#### PROMPT:
Set down again exactly the lines of the listing below that fall between the line holding "duty_reg[pkt_count] <= rx_data;" and the line holding "pkt_count <= pkt_count + 1;", inclusive.

*** GIVEN ENTRIES ***

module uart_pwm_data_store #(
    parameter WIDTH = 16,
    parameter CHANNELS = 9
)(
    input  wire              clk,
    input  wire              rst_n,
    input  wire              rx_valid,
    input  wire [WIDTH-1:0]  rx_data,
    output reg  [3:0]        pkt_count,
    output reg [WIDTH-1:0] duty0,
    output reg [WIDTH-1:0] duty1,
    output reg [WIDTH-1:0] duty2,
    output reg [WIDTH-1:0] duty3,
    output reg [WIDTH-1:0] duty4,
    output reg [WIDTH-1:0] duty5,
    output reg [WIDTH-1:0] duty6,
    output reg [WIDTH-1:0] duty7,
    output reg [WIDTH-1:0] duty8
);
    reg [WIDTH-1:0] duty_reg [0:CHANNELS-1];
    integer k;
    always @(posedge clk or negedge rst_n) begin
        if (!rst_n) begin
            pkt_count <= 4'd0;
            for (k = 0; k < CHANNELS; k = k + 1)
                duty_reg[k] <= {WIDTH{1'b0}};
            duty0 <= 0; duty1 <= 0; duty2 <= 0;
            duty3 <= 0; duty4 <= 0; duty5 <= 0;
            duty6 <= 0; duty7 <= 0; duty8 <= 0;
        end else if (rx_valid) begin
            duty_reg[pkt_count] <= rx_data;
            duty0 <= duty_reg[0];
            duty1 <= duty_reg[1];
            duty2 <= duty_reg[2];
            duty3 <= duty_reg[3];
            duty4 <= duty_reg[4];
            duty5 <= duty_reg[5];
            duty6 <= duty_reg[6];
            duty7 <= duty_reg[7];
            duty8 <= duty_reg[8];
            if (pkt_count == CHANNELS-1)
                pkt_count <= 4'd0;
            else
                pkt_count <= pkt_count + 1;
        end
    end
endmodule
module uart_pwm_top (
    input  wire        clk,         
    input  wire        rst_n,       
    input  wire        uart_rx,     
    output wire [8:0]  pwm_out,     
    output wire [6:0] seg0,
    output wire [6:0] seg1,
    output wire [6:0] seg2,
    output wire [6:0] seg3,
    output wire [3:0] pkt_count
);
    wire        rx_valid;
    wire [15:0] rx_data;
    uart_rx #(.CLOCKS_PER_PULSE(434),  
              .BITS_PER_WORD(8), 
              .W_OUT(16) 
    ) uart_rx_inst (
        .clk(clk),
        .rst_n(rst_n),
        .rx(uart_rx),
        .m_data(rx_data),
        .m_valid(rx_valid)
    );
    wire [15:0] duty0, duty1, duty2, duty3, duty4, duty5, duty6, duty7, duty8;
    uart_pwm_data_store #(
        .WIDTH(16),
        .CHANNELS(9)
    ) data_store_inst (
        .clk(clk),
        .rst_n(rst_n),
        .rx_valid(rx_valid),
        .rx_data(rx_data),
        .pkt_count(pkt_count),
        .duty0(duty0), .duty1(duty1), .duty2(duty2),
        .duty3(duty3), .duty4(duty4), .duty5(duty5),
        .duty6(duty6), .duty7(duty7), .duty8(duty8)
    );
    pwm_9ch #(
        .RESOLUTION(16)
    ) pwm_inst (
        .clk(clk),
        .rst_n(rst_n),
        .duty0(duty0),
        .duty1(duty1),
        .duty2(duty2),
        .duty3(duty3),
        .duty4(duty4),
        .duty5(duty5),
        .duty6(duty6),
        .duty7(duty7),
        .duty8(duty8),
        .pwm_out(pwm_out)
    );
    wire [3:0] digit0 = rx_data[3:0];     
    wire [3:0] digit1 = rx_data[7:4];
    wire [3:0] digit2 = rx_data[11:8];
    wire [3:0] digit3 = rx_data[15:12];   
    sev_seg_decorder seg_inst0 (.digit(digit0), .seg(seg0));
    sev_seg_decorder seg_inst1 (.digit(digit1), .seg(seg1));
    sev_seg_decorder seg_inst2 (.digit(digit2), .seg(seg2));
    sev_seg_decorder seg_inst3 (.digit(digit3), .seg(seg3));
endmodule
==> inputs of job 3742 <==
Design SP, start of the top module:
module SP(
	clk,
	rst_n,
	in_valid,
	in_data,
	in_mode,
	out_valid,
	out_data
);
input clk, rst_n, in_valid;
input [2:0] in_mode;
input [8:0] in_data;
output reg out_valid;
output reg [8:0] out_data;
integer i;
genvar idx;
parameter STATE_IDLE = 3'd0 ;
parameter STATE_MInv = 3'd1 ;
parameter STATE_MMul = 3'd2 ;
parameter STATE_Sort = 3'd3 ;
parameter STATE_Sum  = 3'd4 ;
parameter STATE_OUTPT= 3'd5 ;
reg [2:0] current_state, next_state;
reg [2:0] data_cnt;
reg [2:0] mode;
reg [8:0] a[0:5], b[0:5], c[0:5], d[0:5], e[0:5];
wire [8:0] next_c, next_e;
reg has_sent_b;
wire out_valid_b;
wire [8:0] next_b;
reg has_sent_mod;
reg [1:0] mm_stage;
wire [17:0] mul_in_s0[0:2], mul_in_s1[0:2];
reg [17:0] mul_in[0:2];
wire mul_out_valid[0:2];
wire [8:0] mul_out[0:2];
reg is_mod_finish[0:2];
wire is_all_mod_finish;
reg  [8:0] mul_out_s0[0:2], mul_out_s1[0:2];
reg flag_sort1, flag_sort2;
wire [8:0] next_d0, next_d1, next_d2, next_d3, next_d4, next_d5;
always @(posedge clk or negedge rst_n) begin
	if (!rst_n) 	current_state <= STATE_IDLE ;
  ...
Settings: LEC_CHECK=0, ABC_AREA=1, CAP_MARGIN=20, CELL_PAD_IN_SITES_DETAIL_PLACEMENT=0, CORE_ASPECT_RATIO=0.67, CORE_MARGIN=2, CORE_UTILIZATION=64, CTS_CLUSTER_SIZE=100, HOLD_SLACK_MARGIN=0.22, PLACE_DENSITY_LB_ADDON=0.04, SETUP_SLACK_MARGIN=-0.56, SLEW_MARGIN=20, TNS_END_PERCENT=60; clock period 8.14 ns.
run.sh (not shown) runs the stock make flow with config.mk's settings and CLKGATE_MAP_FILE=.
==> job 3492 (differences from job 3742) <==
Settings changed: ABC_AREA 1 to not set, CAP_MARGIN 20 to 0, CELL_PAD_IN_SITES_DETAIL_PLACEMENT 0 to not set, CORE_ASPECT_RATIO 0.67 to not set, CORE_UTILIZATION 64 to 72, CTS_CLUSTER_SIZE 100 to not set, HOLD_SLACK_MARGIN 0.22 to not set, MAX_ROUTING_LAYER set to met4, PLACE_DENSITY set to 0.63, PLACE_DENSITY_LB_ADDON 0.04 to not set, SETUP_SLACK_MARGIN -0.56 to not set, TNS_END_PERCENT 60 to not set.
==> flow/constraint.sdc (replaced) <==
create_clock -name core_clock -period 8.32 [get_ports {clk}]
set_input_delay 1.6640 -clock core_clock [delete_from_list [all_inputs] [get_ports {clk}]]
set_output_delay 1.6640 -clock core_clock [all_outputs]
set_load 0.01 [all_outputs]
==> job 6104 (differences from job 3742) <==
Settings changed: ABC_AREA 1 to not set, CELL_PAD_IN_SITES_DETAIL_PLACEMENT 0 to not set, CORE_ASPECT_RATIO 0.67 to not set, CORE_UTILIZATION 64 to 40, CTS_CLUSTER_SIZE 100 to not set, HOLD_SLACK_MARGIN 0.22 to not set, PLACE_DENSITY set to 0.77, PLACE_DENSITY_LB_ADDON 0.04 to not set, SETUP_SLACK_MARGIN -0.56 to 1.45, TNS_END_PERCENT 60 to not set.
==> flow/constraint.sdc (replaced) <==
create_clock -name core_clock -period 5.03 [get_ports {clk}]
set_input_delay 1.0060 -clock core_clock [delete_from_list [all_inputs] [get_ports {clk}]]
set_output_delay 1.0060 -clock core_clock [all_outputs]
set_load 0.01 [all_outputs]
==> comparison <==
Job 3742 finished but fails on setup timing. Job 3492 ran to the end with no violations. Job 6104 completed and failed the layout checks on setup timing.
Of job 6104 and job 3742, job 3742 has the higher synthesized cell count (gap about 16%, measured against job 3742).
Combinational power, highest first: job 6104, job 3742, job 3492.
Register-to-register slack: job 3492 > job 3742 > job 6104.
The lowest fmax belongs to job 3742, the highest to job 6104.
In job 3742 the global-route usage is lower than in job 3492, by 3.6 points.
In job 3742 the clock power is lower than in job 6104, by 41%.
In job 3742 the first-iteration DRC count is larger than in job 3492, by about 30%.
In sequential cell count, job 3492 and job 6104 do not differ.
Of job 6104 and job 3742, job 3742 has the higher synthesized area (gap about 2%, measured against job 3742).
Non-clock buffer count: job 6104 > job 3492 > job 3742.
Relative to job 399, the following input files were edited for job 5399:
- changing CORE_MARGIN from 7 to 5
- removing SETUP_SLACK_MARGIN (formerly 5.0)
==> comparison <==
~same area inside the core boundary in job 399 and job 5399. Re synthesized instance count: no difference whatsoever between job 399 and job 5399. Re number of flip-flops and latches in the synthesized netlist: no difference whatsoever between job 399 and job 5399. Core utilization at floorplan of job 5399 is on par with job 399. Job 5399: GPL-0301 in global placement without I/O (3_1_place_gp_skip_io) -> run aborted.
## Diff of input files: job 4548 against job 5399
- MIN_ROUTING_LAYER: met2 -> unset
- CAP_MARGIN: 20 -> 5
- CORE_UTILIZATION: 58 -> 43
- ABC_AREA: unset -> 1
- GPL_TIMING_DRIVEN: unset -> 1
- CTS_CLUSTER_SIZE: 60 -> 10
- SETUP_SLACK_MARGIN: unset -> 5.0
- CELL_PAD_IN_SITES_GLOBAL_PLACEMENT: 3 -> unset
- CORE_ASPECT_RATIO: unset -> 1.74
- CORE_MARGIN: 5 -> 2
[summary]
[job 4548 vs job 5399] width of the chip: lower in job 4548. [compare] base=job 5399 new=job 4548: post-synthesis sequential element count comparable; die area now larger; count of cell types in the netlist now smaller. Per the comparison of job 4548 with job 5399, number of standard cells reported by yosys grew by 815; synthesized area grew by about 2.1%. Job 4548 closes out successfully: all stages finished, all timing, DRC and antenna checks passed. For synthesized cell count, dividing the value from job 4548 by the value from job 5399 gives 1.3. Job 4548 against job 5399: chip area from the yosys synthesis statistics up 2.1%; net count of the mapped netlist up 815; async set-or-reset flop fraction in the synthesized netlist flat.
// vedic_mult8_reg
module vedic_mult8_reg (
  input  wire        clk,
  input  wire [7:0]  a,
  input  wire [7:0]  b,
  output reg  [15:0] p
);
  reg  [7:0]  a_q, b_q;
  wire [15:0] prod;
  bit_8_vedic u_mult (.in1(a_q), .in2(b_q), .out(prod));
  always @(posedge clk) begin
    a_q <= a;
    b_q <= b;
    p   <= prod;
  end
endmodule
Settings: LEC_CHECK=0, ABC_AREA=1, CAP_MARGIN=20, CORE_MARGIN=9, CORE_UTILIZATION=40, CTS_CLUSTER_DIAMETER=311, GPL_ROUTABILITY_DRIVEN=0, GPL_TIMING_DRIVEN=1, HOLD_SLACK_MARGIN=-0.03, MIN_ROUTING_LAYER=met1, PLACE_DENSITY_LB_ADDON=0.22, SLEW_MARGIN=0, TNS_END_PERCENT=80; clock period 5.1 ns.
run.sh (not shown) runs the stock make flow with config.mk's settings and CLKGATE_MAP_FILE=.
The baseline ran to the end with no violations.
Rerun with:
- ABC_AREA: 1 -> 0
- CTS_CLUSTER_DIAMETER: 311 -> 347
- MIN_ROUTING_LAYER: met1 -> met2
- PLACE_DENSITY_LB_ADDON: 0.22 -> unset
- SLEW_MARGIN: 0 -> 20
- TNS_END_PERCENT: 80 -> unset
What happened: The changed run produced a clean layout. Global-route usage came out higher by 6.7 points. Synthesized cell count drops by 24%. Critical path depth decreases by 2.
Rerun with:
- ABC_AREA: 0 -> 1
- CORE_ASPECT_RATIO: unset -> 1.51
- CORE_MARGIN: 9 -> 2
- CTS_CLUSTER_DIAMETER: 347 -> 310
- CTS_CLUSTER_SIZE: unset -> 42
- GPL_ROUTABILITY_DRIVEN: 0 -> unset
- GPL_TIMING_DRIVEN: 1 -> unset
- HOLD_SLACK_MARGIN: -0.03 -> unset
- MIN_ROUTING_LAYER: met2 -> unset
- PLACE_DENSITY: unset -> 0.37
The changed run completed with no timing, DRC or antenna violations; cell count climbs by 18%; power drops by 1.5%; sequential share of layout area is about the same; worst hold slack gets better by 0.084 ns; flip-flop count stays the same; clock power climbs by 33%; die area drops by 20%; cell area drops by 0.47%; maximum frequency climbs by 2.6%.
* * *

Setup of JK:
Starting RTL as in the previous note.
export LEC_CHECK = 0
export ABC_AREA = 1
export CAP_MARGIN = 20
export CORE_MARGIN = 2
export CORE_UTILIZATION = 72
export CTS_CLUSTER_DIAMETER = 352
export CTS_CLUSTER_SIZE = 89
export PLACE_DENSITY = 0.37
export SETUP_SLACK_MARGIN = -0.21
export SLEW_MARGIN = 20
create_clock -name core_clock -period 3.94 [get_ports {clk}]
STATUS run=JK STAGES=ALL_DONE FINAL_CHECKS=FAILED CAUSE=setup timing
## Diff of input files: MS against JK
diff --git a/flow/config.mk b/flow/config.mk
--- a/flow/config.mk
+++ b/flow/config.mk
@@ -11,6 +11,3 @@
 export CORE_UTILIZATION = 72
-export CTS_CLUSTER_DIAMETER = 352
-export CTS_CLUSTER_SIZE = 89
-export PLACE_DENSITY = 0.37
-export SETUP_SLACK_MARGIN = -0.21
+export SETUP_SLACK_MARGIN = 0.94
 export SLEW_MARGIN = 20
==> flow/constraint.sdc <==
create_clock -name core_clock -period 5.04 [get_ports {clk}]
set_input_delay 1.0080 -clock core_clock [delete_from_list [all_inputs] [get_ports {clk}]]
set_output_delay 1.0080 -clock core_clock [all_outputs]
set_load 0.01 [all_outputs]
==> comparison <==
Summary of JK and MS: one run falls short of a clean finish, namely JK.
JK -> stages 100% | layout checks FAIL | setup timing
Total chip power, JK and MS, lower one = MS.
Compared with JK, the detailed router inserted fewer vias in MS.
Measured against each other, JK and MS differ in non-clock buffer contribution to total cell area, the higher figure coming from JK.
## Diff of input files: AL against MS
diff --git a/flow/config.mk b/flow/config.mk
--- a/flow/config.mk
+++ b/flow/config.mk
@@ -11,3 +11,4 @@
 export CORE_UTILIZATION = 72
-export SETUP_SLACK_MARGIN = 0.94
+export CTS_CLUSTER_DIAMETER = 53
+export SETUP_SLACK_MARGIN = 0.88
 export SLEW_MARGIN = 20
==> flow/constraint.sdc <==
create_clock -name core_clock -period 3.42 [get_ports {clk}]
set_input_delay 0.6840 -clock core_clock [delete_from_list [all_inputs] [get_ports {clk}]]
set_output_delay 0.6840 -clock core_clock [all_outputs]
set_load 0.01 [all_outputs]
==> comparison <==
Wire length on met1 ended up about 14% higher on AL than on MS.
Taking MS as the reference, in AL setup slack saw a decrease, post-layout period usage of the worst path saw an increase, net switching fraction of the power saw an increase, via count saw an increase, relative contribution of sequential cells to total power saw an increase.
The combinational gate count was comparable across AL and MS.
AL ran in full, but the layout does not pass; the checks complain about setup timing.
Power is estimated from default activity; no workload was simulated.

*** End of GIVEN ENTRIES ***

#### SOLVED EXERCISE:
            duty_reg[pkt_count] <= rx_data;
            duty0 <= duty_reg[0];
            duty1 <= duty_reg[1];
            duty2 <= duty_reg[2];
            duty3 <= duty_reg[3];
            duty4 <= duty_reg[4];
            duty5 <= duty_reg[5];
            duty6 <= duty_reg[6];
            duty7 <= duty_reg[7];
            duty8 <= duty_reg[8];
            if (pkt_count == CHANNELS-1)
                pkt_count <= 4'd0;
            else
                pkt_count <= pkt_count + 1;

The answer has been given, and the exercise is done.